Reuters reported Sunday that Chavez condemned the holiday as nothing more than a commemoration of a 150-year “genocide” of Native Americans caused by European conquerors who behaved “worse than Hitler.”
He's telling the truth. Spanish conquistadors like Hernán Cortés and Francisco Pizarro systematically eliminated millions of native peoples. They did it cruelly and openly, thinking nothing of human rights or human life. British explorers did the same thing, and the methodical slaying of the natives did not end until long after Europeans transported some tribes, killed others and butchered the buffaloes.
So, in many ways, there is no reason to celebrate the massive migration that Christopher Columbus began with his discovery in 1492. Europeans destroyed many of the peoples and much of the culture they found when they sailed across the Atlantic Ocean, but they also did a lot to shape the Western Hemisphere today.
For all the disease and war Europeans spread, their influence has greatly helped the cause of human rights. For every native population they enslaved, they overthrew an oppressive government.
Bartolome de las Casas, an early Spanish colonist and avid defender of human rights, condemned the European treatment of the natives. He went on to defend natives in Spanish court during the Spanish Inquisition.
Simon Bolivar, who actually sailed to Spain to receive much of his education, is hailed as “the George Washington of South America.” He led armies to defeat the Spanish and gain independence for Bolivia, Panama, Colombia, Ecuador, Peru and Venezuela.
Sure, these accomplishments don't cancel out oppression and genocide, but they do prove that Columbus' discovery meant more than just those things.
Chavez's own argument is a case in point. He argues that the holiday should be renamed “Day of Indian Resistance,” but it was Columbus and the Europeans who followed in his footsteps that named the natives “Indians.”
As it stands, many of the holidays we observe are based on death and tragedy. Good Friday, Memorial Day and even Sept. 11 are three days when we stand back and appreciate that the world has changed — not always for the better, but because they will never be the same.
Perhaps many people remain ignorant as they sit at home today, and educating them on European destruction and assimilation of America's indigenous peoples is noble and necessary. But to disregard Columbus' voyage simply based on the terrible oppression that followed is to walk the same path as those revisionists who deny the Holocaust.

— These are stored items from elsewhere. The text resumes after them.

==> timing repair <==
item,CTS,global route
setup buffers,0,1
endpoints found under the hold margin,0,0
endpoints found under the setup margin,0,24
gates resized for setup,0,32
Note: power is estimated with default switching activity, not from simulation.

Chavez is not the only one who believes Columbus Day is a celebration of racism and destruction — students and professors on many college campuses agree. For myriad reasons, they argue that the day, and Columbus' name in general, stands for nothing but death. They should not ignore the past simply because it was gruesome. Rather, they should take a day to observe it and make sure history does not repeat itself.